书法家:自由风格文本图像定制
Calligrapher: Freestyle Text Image Customization
June 30, 2025
作者: Yue Ma, Qingyan Bai, Hao Ouyang, Ka Leong Cheng, Qiuyu Wang, Hongyu Liu, Zichen Liu, Haofan Wang, Jingye Chen, Yujun Shen, Qifeng Chen
cs.AI
摘要
我们推出Calligrapher,一个创新的基于扩散模型的框架,它将先进的文本定制技术与艺术字体设计巧妙融合,专为数字书法与设计应用而打造。针对字体定制中精确风格控制与数据依赖性的挑战,我们的框架提出了三项核心技术贡献。首先,我们开发了一种自蒸馏机制,利用预训练的文本到图像生成模型结合大型语言模型,自动构建以风格为中心的字体基准。其次,我们引入了一个通过可训练风格编码器实现的局部风格注入框架,该编码器包含Qformer和线性层,用于从参考图像中提取稳健的风格特征。此外,还采用了上下文生成机制,直接将参考图像嵌入去噪过程,进一步强化目标风格的精细对齐。跨多种字体与设计场景的广泛定量与定性评估证实,Calligrapher能够准确再现复杂的风格细节并精确定位字形。

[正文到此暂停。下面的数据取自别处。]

[src/rtl/cc_aluseq_pkg.sv]
// Shared widths, ALU opcodes and sequencer state encoding for the Fibonacci ALU sequencer.
package cc_aluseq_pkg;

    localparam int DATAWIDTH_BUS           = 8;
    localparam int DATAWIDTH_ALU_SELECTION = 4;
    localparam int DATAWIDTH_COUNT         = 5;

    typedef logic [DATAWIDTH_BUS-1:0]           data_t;
    typedef logic [DATAWIDTH_ALU_SELECTION-1:0] alu_sel_t;
    typedef logic [DATAWIDTH_COUNT-1:0]         count_t;

    localparam alu_sel_t ALU_OP_BUSA = 4'b0000;
    localparam alu_sel_t ALU_OP_ADD  = 4'b1000;
    localparam alu_sel_t ALU_OP_INCA = 4'b1010;
    localparam alu_sel_t ALU_OP_NOP  = 4'b1111;

    typedef enum logic [1:0] {
        IDLE = 2'd0,
        RUN  = 2'd1,
        DONE = 2'd2
    } state_e;

endpackage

通过自动化生成高质量、视觉一致的字体,Calligrapher超越了传统模型,为数字艺术、品牌塑造及情境字体设计领域的创意实践者提供了强大支持。
English
We introduce Calligrapher, a novel diffusion-based framework that
innovatively integrates advanced text customization with artistic typography
for digital calligraphy and design applications. Addressing the challenges of
precise style control and data dependency in typographic customization, our
framework incorporates three key technical contributions. First, we develop a
self-distillation mechanism that leverages the pre-trained text-to-image
generative model itself alongside the large language model to automatically
construct a style-centric typography benchmark. Second, we introduce a
localized style injection framework via a trainable style encoder, which
comprises both Qformer and linear layers, to extract robust style features from
reference images. An in-context generation mechanism is also employed to
directly embed reference images into the denoising process, further enhancing
the refined alignment of target styles. Extensive quantitative and qualitative
evaluations across diverse fonts and design contexts confirm Calligrapher's
accurate reproduction of intricate stylistic details and precise glyph
positioning. By automating high-quality, visually consistent typography,
Calligrapher surpasses traditional models, empowering creative practitioners in
digital art, branding, and contextual typographic design.